### THE PROBLEM
For the listing that follows, give again exactly the lines from the one with "export IMPL_hpwl_um=17200" to the one with "export IMPL_final_setup_viol_count=0", including both.
- Opening Delimiter -
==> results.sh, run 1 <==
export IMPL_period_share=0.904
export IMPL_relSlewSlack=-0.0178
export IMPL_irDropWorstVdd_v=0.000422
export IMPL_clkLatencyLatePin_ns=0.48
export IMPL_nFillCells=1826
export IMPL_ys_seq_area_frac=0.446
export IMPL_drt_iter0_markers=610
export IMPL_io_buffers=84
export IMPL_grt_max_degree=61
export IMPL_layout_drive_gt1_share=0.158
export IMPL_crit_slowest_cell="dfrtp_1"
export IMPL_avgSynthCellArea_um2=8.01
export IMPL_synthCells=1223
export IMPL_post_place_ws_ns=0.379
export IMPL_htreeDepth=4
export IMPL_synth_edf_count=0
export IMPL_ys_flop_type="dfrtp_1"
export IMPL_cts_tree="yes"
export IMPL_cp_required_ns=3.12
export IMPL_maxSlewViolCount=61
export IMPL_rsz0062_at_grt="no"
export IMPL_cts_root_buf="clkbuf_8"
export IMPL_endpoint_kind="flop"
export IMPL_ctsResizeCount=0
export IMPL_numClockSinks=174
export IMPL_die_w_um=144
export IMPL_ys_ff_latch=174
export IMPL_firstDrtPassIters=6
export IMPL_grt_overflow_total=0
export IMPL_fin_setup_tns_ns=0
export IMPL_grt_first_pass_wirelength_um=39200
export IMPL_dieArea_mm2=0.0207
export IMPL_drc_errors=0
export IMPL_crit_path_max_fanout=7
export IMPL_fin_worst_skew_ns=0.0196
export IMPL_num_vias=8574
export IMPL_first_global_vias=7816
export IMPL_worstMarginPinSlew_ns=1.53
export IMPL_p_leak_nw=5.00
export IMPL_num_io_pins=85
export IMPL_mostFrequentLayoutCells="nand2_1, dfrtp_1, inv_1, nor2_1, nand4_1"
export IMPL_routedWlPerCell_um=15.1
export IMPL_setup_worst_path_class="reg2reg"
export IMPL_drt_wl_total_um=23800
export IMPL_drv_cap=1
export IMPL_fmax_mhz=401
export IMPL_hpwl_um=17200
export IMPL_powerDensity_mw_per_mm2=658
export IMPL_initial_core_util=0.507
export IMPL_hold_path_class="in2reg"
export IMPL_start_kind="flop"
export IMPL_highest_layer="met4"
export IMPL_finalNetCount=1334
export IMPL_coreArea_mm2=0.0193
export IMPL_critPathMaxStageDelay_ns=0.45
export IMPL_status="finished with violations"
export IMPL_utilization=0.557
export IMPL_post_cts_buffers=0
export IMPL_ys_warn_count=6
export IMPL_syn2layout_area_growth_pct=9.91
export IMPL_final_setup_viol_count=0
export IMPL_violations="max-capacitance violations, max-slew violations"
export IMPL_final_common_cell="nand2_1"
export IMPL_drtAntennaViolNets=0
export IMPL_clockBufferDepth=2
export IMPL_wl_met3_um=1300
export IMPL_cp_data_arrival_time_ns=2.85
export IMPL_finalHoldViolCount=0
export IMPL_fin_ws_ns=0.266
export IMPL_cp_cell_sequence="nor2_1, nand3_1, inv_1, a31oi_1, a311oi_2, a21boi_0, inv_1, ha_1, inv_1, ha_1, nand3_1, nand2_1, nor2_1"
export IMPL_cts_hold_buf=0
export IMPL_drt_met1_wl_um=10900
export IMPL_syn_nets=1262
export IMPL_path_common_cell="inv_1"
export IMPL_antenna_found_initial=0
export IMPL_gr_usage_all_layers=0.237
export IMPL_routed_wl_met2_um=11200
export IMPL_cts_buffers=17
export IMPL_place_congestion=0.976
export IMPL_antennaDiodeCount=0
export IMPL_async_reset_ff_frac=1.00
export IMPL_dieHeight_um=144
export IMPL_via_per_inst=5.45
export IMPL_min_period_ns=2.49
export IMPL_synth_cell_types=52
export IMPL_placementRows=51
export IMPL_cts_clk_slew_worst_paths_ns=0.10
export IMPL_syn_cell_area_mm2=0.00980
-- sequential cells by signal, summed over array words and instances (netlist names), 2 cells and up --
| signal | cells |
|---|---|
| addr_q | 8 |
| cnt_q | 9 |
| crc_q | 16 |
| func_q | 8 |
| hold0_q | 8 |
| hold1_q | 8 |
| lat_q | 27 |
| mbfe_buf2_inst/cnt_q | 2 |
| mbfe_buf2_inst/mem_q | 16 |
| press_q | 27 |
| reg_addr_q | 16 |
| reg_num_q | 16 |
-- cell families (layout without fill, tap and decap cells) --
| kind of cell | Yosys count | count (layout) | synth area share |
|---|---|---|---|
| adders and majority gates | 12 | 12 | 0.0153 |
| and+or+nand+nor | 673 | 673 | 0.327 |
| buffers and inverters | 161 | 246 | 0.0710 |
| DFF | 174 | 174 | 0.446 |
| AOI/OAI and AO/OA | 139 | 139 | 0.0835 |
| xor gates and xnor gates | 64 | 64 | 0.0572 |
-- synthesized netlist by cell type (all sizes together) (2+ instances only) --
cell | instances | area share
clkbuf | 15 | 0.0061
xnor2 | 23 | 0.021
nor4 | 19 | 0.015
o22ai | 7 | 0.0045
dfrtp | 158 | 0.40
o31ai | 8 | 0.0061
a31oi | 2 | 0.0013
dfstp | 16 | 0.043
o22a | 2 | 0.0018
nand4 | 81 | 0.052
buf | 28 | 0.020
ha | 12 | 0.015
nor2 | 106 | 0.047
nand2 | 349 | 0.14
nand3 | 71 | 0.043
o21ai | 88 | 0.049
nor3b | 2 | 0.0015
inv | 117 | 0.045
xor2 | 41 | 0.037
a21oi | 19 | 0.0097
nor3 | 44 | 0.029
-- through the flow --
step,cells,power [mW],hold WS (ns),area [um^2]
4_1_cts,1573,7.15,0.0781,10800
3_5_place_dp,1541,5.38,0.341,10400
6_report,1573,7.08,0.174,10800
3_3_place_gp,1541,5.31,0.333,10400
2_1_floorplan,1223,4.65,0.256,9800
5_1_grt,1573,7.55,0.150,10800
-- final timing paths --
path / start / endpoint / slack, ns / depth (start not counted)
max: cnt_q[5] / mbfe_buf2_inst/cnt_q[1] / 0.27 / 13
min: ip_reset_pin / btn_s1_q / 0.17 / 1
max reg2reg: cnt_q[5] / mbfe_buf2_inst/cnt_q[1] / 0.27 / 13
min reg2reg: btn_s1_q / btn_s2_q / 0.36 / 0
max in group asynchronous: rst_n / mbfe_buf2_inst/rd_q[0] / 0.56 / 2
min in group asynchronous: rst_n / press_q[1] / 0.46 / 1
**src/ser_pkg.sv**
```systemverilog
// Constants for the status event register sets
package ser_pkg;

    // ------------------------------------------------------------------
    // Register widths and reset values
    // ------------------------------------------------------------------
    localparam int        REG_W        = 8;
    localparam logic [7:0] EVENT_RST   = 8'h00;
    localparam logic [7:0] ENABLE_RST  = 8'h00;

    // ------------------------------------------------------------------
    // Register selects on the query/command port
    // ------------------------------------------------------------------
    localparam logic [2:0] SEL_STD_EVENT   = 3'h0;
    localparam logic [2:0] SEL_STD_ENABLE  = 3'h1;
    localparam logic [2:0] SEL_OP_EVENT    = 3'h2;
    localparam logic [2:0] SEL_OP_ENABLE   = 3'h3;
    localparam logic [2:0] SEL_OP_COND     = 3'h4;
    localparam logic [2:0] SEL_STATUS_BYTE = 3'h5;
    localparam logic [2:0] SEL_SRQ_ENABLE  = 3'h6;

    // ------------------------------------------------------------------
    // Standard event bit positions
    // ------------------------------------------------------------------
    localparam int STD_POWERUP_BIT  = 7;
    localparam int STD_CMD_FAULT    = 5;
    localparam int STD_UNSUPPORTED  = 4;
    localparam int STD_REPLY_OVF    = 2;
    localparam int STD_OP_COMPLETE  = 0;

    // ------------------------------------------------------------------
    // Operation bit positions
    // ------------------------------------------------------------------
    localparam int OP_LINK_FAULT    = 7;
    localparam int OP_TRIM_FAULT    = 6;
    localparam int OP_TUNING_IDLE   = 5;
    localparam int OP_FRESH_SAMPLE  = 4;
    localparam int OP_OVERRANGE     = 1;
    localparam int OP_LIMIT_TRIP    = 0;

    // ------------------------------------------------------------------
    // Status byte bit positions
    // ------------------------------------------------------------------
    localparam int SB_OP_SUMMARY    = 7;
    localparam int SB_STD_SUMMARY   = 5;

endpackage : ser_pkg

```
**src/ser_status_regs.sv**
```systemverilog
// Status event register sets with query and enable-write port
// What this block does
// Query returns binary weighted register value
// Only enable registers accept writes
// Controller writes masks as weighted sums
// Condition bits follow live state, unlatched
// Standard event query returns then clears
// Clear-status and power-on clear event registers
// Enable cleared by writing zero, power-on
// Summary bits clear with their event register
// Bit 7 standard: power-up seen
// Bit 5 standard: command fault
// Bit 4 standard: unsupported action
// Bit 2 standard: reply overflow
// Bit 0 standard: operation complete after request
// Standard enable written, read, selects summary
// Operation enable, event, condition commands
// Bit 7 operation: processor link fault
// Bit 6 operation: trim data fault
// Bit 5 operation: tuning idle
// Bit 4 operation: fresh sample
// Bit 1 operation: input overrange
// Bit 0 operation: limit trip with display
// Event bits latch until cleared
// Enabled event bits OR into summary
// Summaries in status byte bits 7, 5
`timescale 1ns/100ps
module ser_status_regs (
    input  wire logic       clk_i,
    input  wire logic       rst_n_i,
    input  wire logic       clk_en_i,
    // Query and command port from the command parser
    input  wire logic       rd_i,
    input  wire logic       wr_i,
    input  wire logic [2:0] sel_i,
    input  wire logic [7:0] wdata_i,
    input  wire logic       clear_status_i,
    output logic      [7:0] rdata_o,
    output logic            rvalid_o,
    output logic            wr_refused_o,
    // Standard event sources: one-cycle pulses, plus the ops_pending_i level
    input  wire logic       command_fault_i,
    input  wire logic       unsupported_action_i,
    input  wire logic       reply_overflow_i,
    input  wire logic       op_complete_req_i,
    input  wire logic       ops_pending_i,
    // Operation condition sources, levels from pins
    input  wire logic       processor_link_fault_i,
    input  wire logic       trim_data_fault_i,
    input  wire logic       tuning_active_i,
    input  wire logic       fresh_sample_i,
    input  wire logic       input_overrange_i,
    input  wire logic       input_alarming_i,
    input  wire logic       alarm_display_on_i,
    // Summaries
    output logic            std_event_summary_bit_o,
    output logic            operation_summary_bit_o,
    output logic      [7:0] status_byte_o
);

    // ------------------------------------------------------------------
    // Helpers
    // ------------------------------------------------------------------
    function automatic logic ser_summary(input logic [7:0] ev, input logic [7:0] en);
        ser_summary = |(ev & en);
    endfunction : ser_summary

    // Writable selects, used by the refusal flag; the write path compares sel_i itself
    function automatic logic ser_is_enable(input logic [2:0] sel);
        ser_is_enable = (sel == ser_pkg::SEL_STD_ENABLE) ||
                        (sel == ser_pkg::SEL_OP_ENABLE)  ||
                        (sel == ser_pkg::SEL_SRQ_ENABLE);
    endfunction : ser_is_enable

    // ------------------------------------------------------------------
    // Pin synchronisers for live condition sources
    // ------------------------------------------------------------------
    // Raw pins pass two flops before any gating, so no glitch from the
    // alarm qualifier or the idle inversion can reach the event latch
    localparam logic [6:0] PIN_RST = 7'h10;

    logic [6:0] pin_raw;
    logic [6:0] pin_meta;
    logic [6:0] pin_sync;
    logic [6:0] next_pin_meta;
    logic [6:0] next_pin_sync;

    assign pin_raw = {processor_link_fault_i,
                      trim_data_fault_i,
                      tuning_active_i,
                      fresh_sample_i,
                      input_overrange_i,
                      input_alarming_i,
                      alarm_display_on_i};

    always_comb begin
        next_pin_meta = pin_raw;
        next_pin_sync = pin_meta;
    end

    // Tuning starts as active so no false idle edge follows reset
    always_ff @(posedge clk_i) begin
        if (!rst_n_i) begin
            pin_meta <= PIN_RST;
            pin_sync <= PIN_RST;
        end else if (clk_en_i) begin
            pin_meta <= next_pin_meta;
            pin_sync <= next_pin_sync;
        end
    end

    // Condition register is purely live, nothing to clear
    logic [7:0] op_condition;
    always_comb begin
        op_condition = 8'h00;
        op_condition[ser_pkg::OP_LINK_FAULT]   = pin_sync[6];
        op_condition[ser_pkg::OP_TRIM_FAULT]   = pin_sync[5];
        op_condition[ser_pkg::OP_TUNING_IDLE]  = ~pin_sync[4];
        op_condition[ser_pkg::OP_FRESH_SAMPLE] = pin_sync[3];
        op_condition[ser_pkg::OP_OVERRANGE]    = pin_sync[2];
        op_condition[ser_pkg::OP_LIMIT_TRIP]   = pin_sync[1] & pin_sync[0];
    end

    // ------------------------------------------------------------------
    // Event, enable and answer registers
    // ------------------------------------------------------------------
    logic       rd_take;
    logic       wr_take;
    logic [7:0] status_byte;

    assign rd_take = rd_i;
    // Query wins over write so only one access is answered per cycle
    assign wr_take = wr_i & ~rd_i;

    // ------------------------------------------------------------------
    // Condition edge history
    // ------------------------------------------------------------------
    logic [7:0] op_cond_prev;
    logic [7:0] next_op_cond_prev;

    always_comb begin
        next_op_cond_prev = op_condition;
    end

    always_ff @(posedge clk_i) begin
        if (!rst_n_i) begin
            op_cond_prev <= 8'h00;
        end else if (clk_en_i) begin
            op_cond_prev <= next_op_cond_prev;
        end
    end

    // ------------------------------------------------------------------
    // Pending standard event sources
    // ------------------------------------------------------------------
    logic opc_armed;
    logic powerup_pending;
    logic next_opc_armed;
    logic next_powerup_pending;

    always_comb begin
        // Armed request waits out every pending operation
        next_opc_armed       = (opc_armed | op_complete_req_i) & ops_pending_i;
        next_powerup_pending = 1'b0;
    end

    always_ff @(posedge clk_i) begin
        if (!rst_n_i) begin
            opc_armed       <= 1'b0;
            powerup_pending <= 1'b1;
        end else if (clk_en_i) begin
            opc_armed       <= next_opc_armed;
            powerup_pending <= next_powerup_pending;
        end
    end

    // ------------------------------------------------------------------
    // Event latches
    // ------------------------------------------------------------------
    logic [7:0] standard_event_latch;
    logic [7:0] operation_event_latch;
    logic [7:0] next_standard_event_latch;
    logic [7:0] next_operation_event_latch;
    logic [7:0] std_set;
    logic [7:0] op_set;

    always_comb begin
        std_set = 8'h00;
        std_set[ser_pkg::STD_POWERUP_BIT] = powerup_pending;
        std_set[ser_pkg::STD_CMD_FAULT]   = command_fault_i;
        std_set[ser_pkg::STD_UNSUPPORTED] = unsupported_action_i;
        std_set[ser_pkg::STD_REPLY_OVF]   = reply_overflow_i;
        std_set[ser_pkg::STD_OP_COMPLETE] = (opc_armed | op_complete_req_i)
                                            & ~ops_pending_i;
        // Rising condition edges latch as operation events
        op_set = op_condition & ~op_cond_prev;

        next_standard_event_latch  = standard_event_latch;
        next_operation_event_latch = operation_event_latch;
        if (clear_status_i) begin
            next_standard_event_latch  = 8'h00;
            next_operation_event_latch = 8'h00;
        end
        if (rd_take && (sel_i == ser_pkg::SEL_STD_EVENT)) begin
            next_standard_event_latch = 8'h00;
        end
        if (rd_take && (sel_i == ser_pkg::SEL_OP_EVENT)) begin
            next_operation_event_latch = 8'h00;
        end
        // Set wins so no event is lost in a clear cycle
        next_standard_event_latch  = next_standard_event_latch | std_set;
        next_operation_event_latch = next_operation_event_latch | op_set;
    end

    always_ff @(posedge clk_i) begin
        if (!rst_n_i) begin
            standard_event_latch  <= ser_pkg::EVENT_RST;
            operation_event_latch <= ser_pkg::EVENT_RST;
        end else if (clk_en_i) begin
            standard_event_latch  <= next_standard_event_latch;
            operation_event_latch <= next_operation_event_latch;
        end
    end

    // ------------------------------------------------------------------
    // Enable masks
    // ------------------------------------------------------------------
    logic [7:0] std_enable;
    logic [7:0] op_enable;
    logic [7:0] srq_enable;
    logic [7:0] next_std_enable;
    logic [7:0] next_op_enable;
    logic [7:0] next_srq_enable;

    always_comb begin
        next_std_enable = std_enable;
        next_op_enable  = op_enable;
        next_srq_enable = srq_enable;
        if (wr_take && (sel_i == ser_pkg::SEL_STD_ENABLE)) begin
            next_std_enable = wdata_i;
        end
        if (wr_take && (sel_i == ser_pkg::SEL_OP_ENABLE)) begin
            next_op_enable = wdata_i;
        end
        if (wr_take && (sel_i == ser_pkg::SEL_SRQ_ENABLE)) begin
            next_srq_enable = wdata_i;
        end
    end

    always_ff @(posedge clk_i) begin
        if (!rst_n_i) begin
            std_enable <= ser_pkg::ENABLE_RST;
            op_enable  <= ser_pkg::ENABLE_RST;
            srq_enable <= ser_pkg::ENABLE_RST;
        end else if (clk_en_i) begin
            std_enable <= next_std_enable;
            op_enable  <= next_op_enable;
            srq_enable <= next_srq_enable;
        end
    end

    // ------------------------------------------------------------------
    // Status byte, not latched: follows the event registers
    // ------------------------------------------------------------------
    always_comb begin
        status_byte = 8'h00;
        status_byte[ser_pkg::SB_OP_SUMMARY]  = ser_summary(operation_event_latch,
                                                           op_enable);
        status_byte[ser_pkg::SB_STD_SUMMARY] = ser_summary(standard_event_latch,
                                                           std_enable);
    end

    // ------------------------------------------------------------------
    // Query answers
    // ------------------------------------------------------------------
    logic [7:0] next_rdata;
    logic       next_rvalid;
    logic       next_refused;

    always_comb begin
        next_rdata   = rdata_o;
        next_rvalid  = rd_take;
        next_refused = wr_take & ~ser_is_enable(sel_i);
        if (rd_take) begin
            unique case (sel_i)
                ser_pkg::SEL_STD_EVENT:   next_rdata = standard_event_latch;
                ser_pkg::SEL_STD_ENABLE:  next_rdata = std_enable;
                ser_pkg::SEL_OP_EVENT:    next_rdata = operation_event_latch;
                ser_pkg::SEL_OP_ENABLE:   next_rdata = op_enable;
                ser_pkg::SEL_OP_COND:     next_rdata = op_condition;
                ser_pkg::SEL_STATUS_BYTE: next_rdata = status_byte;
                ser_pkg::SEL_SRQ_ENABLE:  next_rdata = srq_enable;
                default:                  next_rdata = 8'h00;
            endcase
        end
    end

    always_ff @(posedge clk_i) begin
        if (!rst_n_i) begin
            rdata_o      <= 8'h00;
            rvalid_o     <= 1'b0;
            wr_refused_o <= 1'b0;
        end else if (clk_en_i) begin
            rdata_o      <= next_rdata;
            rvalid_o     <= next_rvalid;
            wr_refused_o <= next_refused;
        end
    end

    // ------------------------------------------------------------------
    // Outputs
    // ------------------------------------------------------------------
    assign std_event_summary_bit_o = status_byte[ser_pkg::SB_STD_SUMMARY];
    assign operation_summary_bit_o = status_byte[ser_pkg::SB_OP_SUMMARY];
    assign status_byte_o           = status_byte;

endmodule : ser_status_regs

```
**config.mk**
```make
export PLATFORM = sky130hd
export DESIGN_NAME = ser_status_regs
export DESIGN_NICKNAME = d
export VERILOG_FILES = /design/src/ser_pkg.sv /design/src/ser_status_regs.sv
export SDC_FILE = /design/constraint.sdc
export NUM_CORES = 1
export LEC_CHECK = 0
export BUFFER_PORTS_ARGS = -buffer_cell sky130_fd_sc_hd__buf_2
export CELL_PAD_IN_SITES_DETAIL_PLACEMENT = 1
export CELL_PAD_IN_SITES_GLOBAL_PLACEMENT = 2
export CORE_MARGIN = 3
export CORE_UTILIZATION = 25
export DETAILED_ROUTE_END_ITERATION = 12
export PLACE_DENSITY_LB_ADDON = 0.15
export SLEW_MARGIN = 20
export SYNTH_ARGS = -nofsm -noshare
export SYNTH_HDL_FRONTEND = slang
export SYNTH_SLANG_ARGS = --single-unit
```
**constraint.sdc**
```tcl
create_clock -name clk_i -period 1.5 [get_ports clk_i]
set_input_delay 0.15 -clock clk_i [delete_from_list [all_inputs] [get_ports clk_i]]
set_output_delay 0.15 -clock clk_i [all_outputs]
set_load 0.01 [all_outputs]
```
==> summary.md, run 1 <==
| Metric | Value |
|---|---|
| Status | completed |
| Crit path launch type | flop |
| CTS tree | done |
| Worst setup path class | reg -> out |
| Row cnt | 39 |
| Starting Density | 26.1% |
| Total CTS buffers | 9 |
| Cell Area, Synth | 3050 µm² |
| Pin count of the biggest net entering global routing | 27 |
| Post-route setup slack | 0.0126 ns |
| Number of flops mapped to enable cells by yosys | 0 |
| Clk pin slew, worst setup/hold paths | 0.06 ns |
| GR Overflow Total | 0 |
| Clk sinks | 67 |
| H-tree depth reported by CTS | 3 |
| Area growth syn-to-layout | 25.3% |
| Die X | 116 µm |
| Top FF cell, synth | dfxtp_1 |
| Final setup viols | 0 |
| Crit-path max FO | 3 |
| Setup Skew | 0.00474 ns |
| Async SR Flop Fraction | 0% |
| Number of library cell types mapped by synthesis | 42 |
| First-pass GRT wire length | 14200 µm |
| DIE AREA | 13500 µm² |
| Worst EP arrival | 1.34 ns |
| Reg2reg path depth | 4 |
| CP max stage cell | dfxtp_2 |
| Antenna violations before repair | 0 |
| Count of input and output buffers | 42 |
| Max Freq | 672 MHz |
| RR Endpoint | rdata_o[0] |
| Worst-Skew Late Latency | 0.34 ns |
| Layout cells sized above 1 | 23.5% |
| Vias in the first global route | 2524 |
| 1st-iter DRT viols | 94 |
| Synth top area share | 44.0% |
| Post-DP HPWL | 6600 µm |
| Post-synthesis sequential area ratio | 44.0% |
| Peak VDD IR | 0.631 mV |
| Post-route cell area | 3820 µm² |
| Static Leak | 1.47 nW |
| Slowest cell delay on critical path | 0.33 ns |
| Root Driver | clkbuf_16 |
| Max transition margin | 55.6% |
| HP Start | tuning_active_i |
| Transition time of the tightest slew-check pin | 0.660 ns |
| Area leader, netlist | dfxtp_1 |
| Syn Area/Cell | 9.49 µm² |
| Worst Hold Path Cells | 3 |
| Tcrit/Tclk final | 99.2% |
| Mapped Cells | 321 |
| Critical R2R Launch | std_enable[0] |
| Synth area leaders | dfxtp_1 (44%), mux2i_1 (13%), nor2b_1 (8.4%) |
| Critical-path cell list | a222oi_1 -> nand2_1 -> buf_2 |
| Post-synthesis register bit count | 67 |
| Setup slack at placement | 0.0269 ns |
| Vias per cell | 4.63 |
| Io pins | 49 |
| DRT Wirelength | 8860 µm |
| Drt drc | 0 |
| Die height | 116 µm |
| RSZ-0062 raised after global routing | yes |
| WHS Endpoint | next_pin_sync[4] |
| Clock buffer depth | 2 |
| Setup crit end kind | output port |
| Max-cap viol count | 0 |
| HP Class | in -> reg |
| First-pass DRT Iterations | 4 |
| DR WL/cell | 17.0 µm |
| Via count | 2411 |
| Post-DP Area | 3490 µm² |
| Final #Nets | 402 |
| Reg2reg setup slack | 0.04 ns |
| Slew Limit Fails | 0 |
| Crit path required time | 1.35 ns |
| Crit path launch | standard_event_latch[0] |
| Endpoints failing hold | 0 |
| Antenna-violating nets left | 0 |
| Gp weighted congestion | 0.724 |
| Synth warn | 0 |
| Tmin final | 1.49 ns |
| Total Routing Usage GR | 14.1% |
| Number of diodes | 0 |
| Core area | 11700 µm² |
| Pwr/cell area | 1130 nW/µm² |
-- worst max-delay path: cells and delay by family (launching register included) --
kind | cells | cell delay, ns
AO/OA/AOI/OAI | 1 | 0.32
AND/OR/NAND/NOR | 1 | 0.17
flip-flops | 1 | 0.33
buffers and inverters | 1 | 0.18
-- cell families (layout without fill, tap and decap cells) --
group,after synthesis,in the layout,synth area share [%]
AOI/OAI and AO/OA,70,70,15.5
other,1,6,0.123
and+or+nand+nor,106,106,19.5
buffers and inverters,35,87,6.16
muxes,42,42,14.7
DFF,67,67,44.0
-- how the worst max path moves through the flow --
| stage | endpoint | cells past startpoint |
|---|---|---|
| 2_1_floorplan | rdata_o[0] | 4 |
| 6_report | status_byte_o[5] | 3 |
| 3_3_place_gp | rdata_o[2] | 6 |
| 4_1_cts | std_event_summary_bit_o | 3 |
| 5_1_grt | std_event_summary_bit_o | 3 |
| 3_5_place_dp | rdata_o[2] | 6 |
-- registers in the layout (all words and copies together) (netlist names) --
signal and count:
pin_sync 7, standard_event_latch 5, powerup_pending 1, wr_refused_o 1, op_cond_prev 6, next_pin_sync 7, opc_armed 1, op_enable 8
rdata_o 8, std_enable 8, operation_event_latch 6, srq_enable 8, rvalid_o 1
-- cell usage after synthesis, types with 2 or more instances --
master	n
dfxtp_1	67
nor3b_1	3
mux2i_1	39
a221oi_1	2
a2bb2oi_1	2
buf_2	6
inv_1	6
o21ai_0	18
nor3_1	2
nor2b_1	41
buf_4	13
nor2_1	11
and2_1	2
a22oi_1	9
mux4_2	2
nand2_1	30
a21boi_0	17
a32o_1	2
a21oi_1	9
clkbuf_1	9
a31oi_1	3
nand2b_1	3
nand3_1	6
-- power by group --
part	internal [mW]	total [mW]	switching, mW	leakage [nW]
Sequential	1.83	1.86	0.0343	0.545
Clock	1.33	2.12	0.795	0.139
Combinational	0.157	0.341	0.185	0.787
Total	3.31	4.33	1.01	1.47
-- cell type report --
class                           instances  area [µm²]
Clock buffer                           12         246
Clock inverter                          4        50.0
Fill cell                            1332        7850
Inverter                                7        26.3
Multi-Input combinational cell        224        1550
Sequential cell                        67        1350
Tap cell                              143         179
Timing Repair Buffer                   64         425
-- repair_timing --
| item | 4_1_cts | 5_1_grt |
|---|---|---|
| pin swaps | 2 | 2 |
| gates resized for setup | 2 | 3 |
| setup buffers | 1 | 1 |
| endpoints found under the setup margin | 2 | 4 |
| hold buffers | 0 | 0 |
-- per-layer routing --
layer	vias to the layer above	GRT usage (%)	wire length [µm]
met5	-	0	0
met4	0	5.34	164
met3	11	4.15	384
met2	51	23.0	4080
met1	1134	17.7	4230
li1	1215	-	-
-- metrics by stage --
| stage | std cells | util (%) | setup TNS [ns] | power (mW) | hold slack [ns] |
|---|---|---|---|---|---|
| global route | 521 | 32.7 | -0.0849 | 4.51 | 0.0644 |
| global placement | 503 | 29.9 | 0 | 2.24 | 0.377 |
| detailed placement | 503 | 29.9 | 0 | 2.24 | 0.384 |
| finish | 521 | 32.7 | 0 | 4.33 | 0.0355 |
| floorplan | 326 | - | 0 | 2.10 | 0.278 |
| CTS | 520 | 32.6 | 0 | 4.40 | 0.0273 |
-- cell usage in the layout, fill, tap and decap left out, types with 3 or more instances in the layout --
master	instances
conb_1	6
nor3b_1	3
dfxtp_2	3
a21boi_0	17
a21oi_1	9
clkbuf_16	9
a31oi_1	3
a22oi_1	8
buf_2	42
dfxtp_1	64
inv_1	6
buf_12	4
o21ai_0	18
nor2b_1	41
mux2i_1	39
nand2_1	30
buf_4	18
nand2b_1	3
nor2_1	11
nand3_1	5
No activity file was read; power rests on OpenSTA's default activity.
- Closing Delimiter -
### EXPECTED OUTPUT
export IMPL_hpwl_um=17200
export IMPL_powerDensity_mw_per_mm2=658
export IMPL_initial_core_util=0.507
export IMPL_hold_path_class="in2reg"
export IMPL_start_kind="flop"
export IMPL_highest_layer="met4"
export IMPL_finalNetCount=1334
export IMPL_coreArea_mm2=0.0193
export IMPL_critPathMaxStageDelay_ns=0.45
export IMPL_status="finished with violations"
export IMPL_utilization=0.557
export IMPL_post_cts_buffers=0
export IMPL_ys_warn_count=6
export IMPL_syn2layout_area_growth_pct=9.91
export IMPL_final_setup_viol_count=0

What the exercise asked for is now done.